(Provided data):
***
**src/white_patch_balance_defines.svh**
```systemverilog
// ----------------------------------------------------------------------------
// White patch balance assertion macros
// Shared concurrent assertion forms, clocked on clk_i and held off in reset.
// ----------------------------------------------------------------------------
`ifndef WHITE_PATCH_BALANCE_DEFINES_SVH
`define WHITE_PATCH_BALANCE_DEFINES_SVH

// same-cycle implication
`define WPB_ASSERT_NOW(label, ante, cons) \
  label: assert property (@(posedge clk_i) disable iff (!rst_ni) (ante) |-> (cons)) \
    else $error("white_patch_balance: assertion failed");

// next-cycle implication
`define WPB_ASSERT_NEXT(label, ante, cons) \
  label: assert property (@(posedge clk_i) disable iff (!rst_ni) (ante) |=> (cons)) \
    else $error("white_patch_balance: assertion failed");

`endif

```
**src/wpb_pkg.sv**
```systemverilog
`timescale 1ns / 1ps
// ----------------------------------------------------------------------------
// White patch balance package
// Payload types, command and register codes, and sizing constants.
// ----------------------------------------------------------------------------
package wpb_pkg;

  localparam int unsigned PixW         = 8;
  localparam int unsigned ProdW        = 2 * PixW;
  localparam int unsigned CfgIndexW    = 2;
  localparam int unsigned CfgDataW     = 8;
  localparam int unsigned DivSteps     = PixW;
  localparam int unsigned StepW        = $clog2(DivSteps);
  localparam int unsigned QueueDepthDef = 2;

  localparam logic [PixW-1:0] PixMax   = {PixW{1'b1}};
  localparam logic [PixW-1:0] WhiteRst = {PixW{1'b1}};

  localparam logic CMD_GATHER = 1'b0;
  localparam logic CMD_APPLY  = 1'b1;

  localparam logic [CfgIndexW-1:0] CFG_WHITE_RED   = 2'd0;
  localparam logic [CfgIndexW-1:0] CFG_WHITE_GREEN = 2'd1;
  localparam logic [CfgIndexW-1:0] CFG_WHITE_BLUE  = 2'd2;

  typedef struct packed {
    logic            command;
    logic            first_pixel;
    logic [PixW-1:0] in_red;
    logic [PixW-1:0] in_green;
    logic [PixW-1:0] in_blue;
  } pix_in_t;

  typedef struct packed {
    logic [PixW-1:0] out_red;
    logic [PixW-1:0] out_green;
    logic [PixW-1:0] out_blue;
  } pix_out_t;

  typedef struct packed {
    logic [PixW-1:0] red;
    logic [PixW-1:0] green;
    logic [PixW-1:0] blue;
    logic [PixW-1:0] peak_red;
    logic [PixW-1:0] peak_green;
    logic [PixW-1:0] peak_blue;
    logic [PixW-1:0] white_red;
    logic [PixW-1:0] white_green;
    logic [PixW-1:0] white_blue;
  } job_t;

  typedef struct packed {
    logic full;
    logic empty;
  } q_status_t;

  typedef struct packed {
    logic start;
    logic step;
  } lane_ctrl_t;

endpackage

```
**src/wpb_front.sv**
```systemverilog
`timescale 1ns / 1ps
// ----------------------------------------------------------------------------
// White patch balance front end
// Holds target levels and channel peaks, folds gather pixels into the peaks
// and queues apply pixels with the peaks and targets they use.
// ----------------------------------------------------------------------------
module wpb_front (
  input  logic                              clk_i,
  input  logic                              rst_ni,
  input  logic                              in_valid_i,
  output logic                              in_stall_o,
  input  wpb_pkg::pix_in_t                  in_req_i,
  input  logic                              cfg_valid_i,
  output logic                              cfg_ready_o,
  input  logic [wpb_pkg::CfgIndexW-1:0]     cfg_index_i,
  input  logic [wpb_pkg::CfgDataW-1:0]      cfg_data_i,
  input  wpb_pkg::q_status_t                q_status_i,
  output logic                              q_push_o,
  output wpb_pkg::job_t                     q_job_o
);
  import wpb_pkg::*;

  logic [PixW-1:0] white_red_q, white_green_q, white_blue_q;
  logic [PixW-1:0] peak_red_q, peak_green_q, peak_blue_q;
  logic            accept;
  logic            cfg_write;

  assign in_stall_o  = q_status_i.full;
  assign cfg_ready_o = 1'b1;
  assign accept      = in_valid_i && !in_stall_o;
  assign cfg_write   = cfg_valid_i && cfg_ready_o;
  assign q_push_o    = accept && (in_req_i.command == CMD_APPLY);

  always_comb begin
    q_job_o.red         = in_req_i.in_red;
    q_job_o.green       = in_req_i.in_green;
    q_job_o.blue        = in_req_i.in_blue;
    q_job_o.peak_red    = peak_red_q;
    q_job_o.peak_green  = peak_green_q;
    q_job_o.peak_blue   = peak_blue_q;
    q_job_o.white_red   = white_red_q;
    q_job_o.white_green = white_green_q;
    q_job_o.white_blue  = white_blue_q;
  end

  always_ff @(posedge clk_i or negedge rst_ni) begin
    if (!rst_ni) begin
      white_red_q   <= WhiteRst;
      white_green_q <= WhiteRst;
      white_blue_q  <= WhiteRst;
    end else if (cfg_write) begin
      case (cfg_index_i)
        CFG_WHITE_RED:   white_red_q   <= cfg_data_i[PixW-1:0];
        CFG_WHITE_GREEN: white_green_q <= cfg_data_i[PixW-1:0];
        CFG_WHITE_BLUE:  white_blue_q  <= cfg_data_i[PixW-1:0];
        default: ;
      endcase
    end
  end

  always_ff @(posedge clk_i or negedge rst_ni) begin
    if (!rst_ni) begin
      peak_red_q   <= '0;
      peak_green_q <= '0;
      peak_blue_q  <= '0;
    end else if (accept && (in_req_i.command == CMD_GATHER)) begin
      if (in_req_i.first_pixel) begin
        peak_red_q   <= in_req_i.in_red;
        peak_green_q <= in_req_i.in_green;
        peak_blue_q  <= in_req_i.in_blue;
      end else begin
        if (in_req_i.in_red > peak_red_q)     peak_red_q   <= in_req_i.in_red;
        if (in_req_i.in_green > peak_green_q) peak_green_q <= in_req_i.in_green;
        if (in_req_i.in_blue > peak_blue_q)   peak_blue_q  <= in_req_i.in_blue;
      end
    end
  end

endmodule

```
**src/wpb_queue.sv**
```systemverilog
`timescale 1ns / 1ps
// ----------------------------------------------------------------------------
// White patch balance job queue
// Short FIFO of apply jobs between the front end and the divider back end.
// ----------------------------------------------------------------------------
module wpb_queue #(
  parameter int unsigned Depth = 2
) (
  input  logic               clk_i,
  input  logic               rst_ni,
  input  logic               push_i,
  input  wpb_pkg::job_t      push_job_i,
  input  logic               pop_i,
  output wpb_pkg::job_t      head_job_o,
  output wpb_pkg::q_status_t status_o
);
  import wpb_pkg::*;

  localparam int unsigned PtrW = $clog2(Depth);
  localparam int unsigned CntW = $clog2(Depth + 1);

  job_t            slot_q [Depth];
  logic [PtrW-1:0] wr_ptr_q, rd_ptr_q;
  logic [CntW-1:0] count_q;

  assign status_o.full  = (count_q == CntW'(Depth));
  assign status_o.empty = (count_q == '0);
  assign head_job_o     = slot_q[rd_ptr_q];

  always_ff @(posedge clk_i) begin
    if (push_i) begin
      slot_q[wr_ptr_q] <= push_job_i;
    end
  end

  always_ff @(posedge clk_i or negedge rst_ni) begin
    if (!rst_ni) begin
      wr_ptr_q <= '0;
      rd_ptr_q <= '0;
      count_q  <= '0;
    end else begin
      if (push_i) begin
        wr_ptr_q <= (wr_ptr_q == PtrW'(Depth - 1)) ? '0 : wr_ptr_q + 1'b1;
      end
      if (pop_i) begin
        rd_ptr_q <= (rd_ptr_q == PtrW'(Depth - 1)) ? '0 : rd_ptr_q + 1'b1;
      end
      if (push_i && !pop_i) begin
        count_q <= count_q + 1'b1;
      end else if (pop_i && !push_i) begin
        count_q <= count_q - 1'b1;
      end
    end
  end

endmodule

```
**src/wpb_lane.sv**
```systemverilog
`timescale 1ns / 1ps
// ----------------------------------------------------------------------------
// White patch balance channel lane
// Multiplies a component by its target level, then divides by the peak one
// quotient bit per step, with saturation and zero-peak handling.
// ----------------------------------------------------------------------------
module wpb_lane (
  input  logic                      clk_i,
  input  wpb_pkg::lane_ctrl_t       ctrl_i,
  input  logic [wpb_pkg::PixW-1:0]  value_i,
  input  logic [wpb_pkg::PixW-1:0]  white_i,
  input  logic [wpb_pkg::PixW-1:0]  peak_i,
  output logic [wpb_pkg::PixW-1:0]  result_o
);
  import wpb_pkg::*;

  logic [ProdW-1:0] prod;
  logic [PixW:0]    trial;
  logic [PixW:0]    diff;
  logic             fits;
  logic [PixW-1:0]  rem_q, low_q, quo_q, peak_q;
  logic             zero_q, sat_q;

  always_comb begin
    prod  = {{PixW{1'b0}}, value_i} * {{PixW{1'b0}}, white_i};
    trial = {rem_q, low_q[PixW-1]};
    fits  = (trial >= {1'b0, peak_q});
    diff  = trial - {1'b0, peak_q};
  end

  always_ff @(posedge clk_i) begin
    if (ctrl_i.start) begin
      rem_q  <= prod[ProdW-1:PixW];
      low_q  <= prod[PixW-1:0];
      quo_q  <= '0;
      peak_q <= peak_i;
      zero_q <= (peak_i == '0);
      sat_q  <= (prod[ProdW-1:PixW] >= peak_i);
    end else if (ctrl_i.step) begin
      rem_q <= fits ? diff[PixW-1:0] : trial[PixW-1:0];
      low_q <= {low_q[PixW-2:0], 1'b0};
      quo_q <= {quo_q[PixW-2:0], fits};
    end
  end

  assign result_o = zero_q ? '0 : (sat_q ? PixMax : quo_q);

endmodule

```
**src/wpb_back.sv**
```systemverilog
`timescale 1ns / 1ps
// ----------------------------------------------------------------------------
// White patch balance back end
// Takes queued apply jobs, runs the three channel lanes through the division
// and holds the corrected pixel in the output register.
// ----------------------------------------------------------------------------
module wpb_back (
  input  logic               clk_i,
  input  logic               rst_ni,
  input  wpb_pkg::q_status_t q_status_i,
  input  wpb_pkg::job_t      q_job_i,
  output logic               q_pop_o,
  output logic               out_valid_o,
  input  logic               out_stall_i,
  output wpb_pkg::pix_out_t  out_rsp_o
);
  import wpb_pkg::*;

  localparam logic [1:0] ST_IDLE = 2'd0;
  localparam logic [1:0] ST_DIV  = 2'd1;
  localparam logic [1:0] ST_DONE = 2'd2;

  logic [1:0]       state_q;
  logic [StepW-1:0] step_cnt_q;
  lane_ctrl_t       lane_ctrl;
  logic             load_out;
  logic             out_valid_q;
  pix_out_t         out_q;
  pix_out_t         lane_res;

  always_comb begin
    q_pop_o         = (state_q == ST_IDLE) && !q_status_i.empty;
    lane_ctrl.start = q_pop_o;
    lane_ctrl.step  = (state_q == ST_DIV);
    load_out        = (state_q == ST_DONE) && (!out_valid_q || !out_stall_i);
  end

  wpb_lane u_lane_red (
    .clk_i   (clk_i),
    .ctrl_i  (lane_ctrl),
    .value_i (q_job_i.red),
    .white_i (q_job_i.white_red),
    .peak_i  (q_job_i.peak_red),
    .result_o(lane_res.out_red)
  );

  wpb_lane u_lane_green (
    .clk_i   (clk_i),
    .ctrl_i  (lane_ctrl),
    .value_i (q_job_i.green),
    .white_i (q_job_i.white_green),
    .peak_i  (q_job_i.peak_green),
    .result_o(lane_res.out_green)
  );

  wpb_lane u_lane_blue (
    .clk_i   (clk_i),
    .ctrl_i  (lane_ctrl),
    .value_i (q_job_i.blue),
    .white_i (q_job_i.white_blue),
    .peak_i  (q_job_i.peak_blue),
    .result_o(lane_res.out_blue)
  );

  always_ff @(posedge clk_i or negedge rst_ni) begin
    if (!rst_ni) begin
      state_q    <= ST_IDLE;
      step_cnt_q <= '0;
    end else begin
      case (state_q)
        ST_IDLE: begin
          if (q_pop_o) begin
            state_q    <= ST_DIV;
            step_cnt_q <= '0;
          end
        end
        ST_DIV: begin
          step_cnt_q <= step_cnt_q + 1'b1;
          if (step_cnt_q == StepW'(DivSteps - 1)) begin
            state_q <= ST_DONE;
          end
        end
        ST_DONE: begin
          if (load_out) begin
            state_q <= ST_IDLE;
          end
        end
        default: state_q <= ST_IDLE;
      endcase
    end
  end

  always_ff @(posedge clk_i or negedge rst_ni) begin
    if (!rst_ni) begin
      out_valid_q <= 1'b0;
    end else if (load_out) begin
      out_valid_q <= 1'b1;
    end else if (!out_stall_i) begin
      out_valid_q <= 1'b0;
    end
  end

  always_ff @(posedge clk_i) begin
    if (load_out) begin
      out_q <= lane_res;
    end
  end

  assign out_valid_o = out_valid_q;
  assign out_rsp_o   = out_q;

endmodule

```
**src/white_patch_balance.sv**
```systemverilog
`timescale 1ns / 1ps
// ----------------------------------------------------------------------------
// White patch balance top level
// Max-RGB white balance: gather requests track channel peaks, apply requests
// scale each channel by target level over peak, saturated to full scale.
// ----------------------------------------------------------------------------
//  channel  direction  handshake                  payload
//  in       input      in_valid_i / in_stall_o    in_req_i   (pix_in_t)
//  out      output     out_valid_o / out_stall_i  out_rsp_o  (pix_out_t)
//  cfg      input      cfg_valid_i / cfg_ready_o  cfg_index_i, cfg_data_i
//
//  A gather request updates the peaks in the front end and yields no result.
//  An apply request: the back end registers the product as it takes the job,
//  runs eight restoring division steps in the channel lanes, then loads the
//  output register; the shared divider loop sets the apply rate.
//  Reset clears the peaks to zero and the target levels to full scale.
//  in_stall_o rises only while the job queue is full; out_stall_i holds the
//  result register and, once the back end finishes, the next job.
// ----------------------------------------------------------------------------
`include "white_patch_balance_defines.svh"

module white_patch_balance #(
  parameter int unsigned QueueDepth = wpb_pkg::QueueDepthDef
) (
  input  logic                          clk_i,
  input  logic                          rst_ni,
  input  logic                          in_valid_i,
  output logic                          in_stall_o,
  input  wpb_pkg::pix_in_t              in_req_i,
  output logic                          out_valid_o,
  input  logic                          out_stall_i,
  output wpb_pkg::pix_out_t             out_rsp_o,
  input  logic                          cfg_valid_i,
  output logic                          cfg_ready_o,
  input  logic [wpb_pkg::CfgIndexW-1:0] cfg_index_i,
  input  logic [wpb_pkg::CfgDataW-1:0]  cfg_data_i
);
  import wpb_pkg::*;

  q_status_t q_status;
  logic      q_push;
  logic      q_pop;
  job_t      push_job;
  job_t      head_job;
  logic      gather_accept;

  assign gather_accept = in_valid_i && !in_stall_o && (in_req_i.command == CMD_GATHER);

  wpb_front u_front (
    .clk_i      (clk_i),
    .rst_ni     (rst_ni),
    .in_valid_i (in_valid_i),
    .in_stall_o (in_stall_o),
    .in_req_i   (in_req_i),
    .cfg_valid_i(cfg_valid_i),
    .cfg_ready_o(cfg_ready_o),
    .cfg_index_i(cfg_index_i),
    .cfg_data_i (cfg_data_i),
    .q_status_i (q_status),
    .q_push_o   (q_push),
    .q_job_o    (push_job)
  );

  wpb_queue #(
    .Depth(QueueDepth)
  ) u_queue (
    .clk_i     (clk_i),
    .rst_ni    (rst_ni),
    .push_i    (q_push),
    .push_job_i(push_job),
    .pop_i     (q_pop),
    .head_job_o(head_job),
    .status_o  (q_status)
  );

  wpb_back u_back (
    .clk_i      (clk_i),
    .rst_ni     (rst_ni),
    .q_status_i (q_status),
    .q_job_i    (head_job),
    .q_pop_o    (q_pop),
    .out_valid_o(out_valid_o),
    .out_stall_i(out_stall_i),
    .out_rsp_o  (out_rsp_o)
  );

  `WPB_ASSERT_NOW(a_gather_not_queued, gather_accept, !q_push)
  `WPB_ASSERT_NEXT(a_push_fills_queue, q_push, !q_status.empty)
  `WPB_ASSERT_NOW(a_pop_has_job, q_pop, !q_status.empty)

endmodule
```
***
(Problem statement): Count every line of the material that holds the string "PtrW", then give the total alone.

(Solution for this task): 4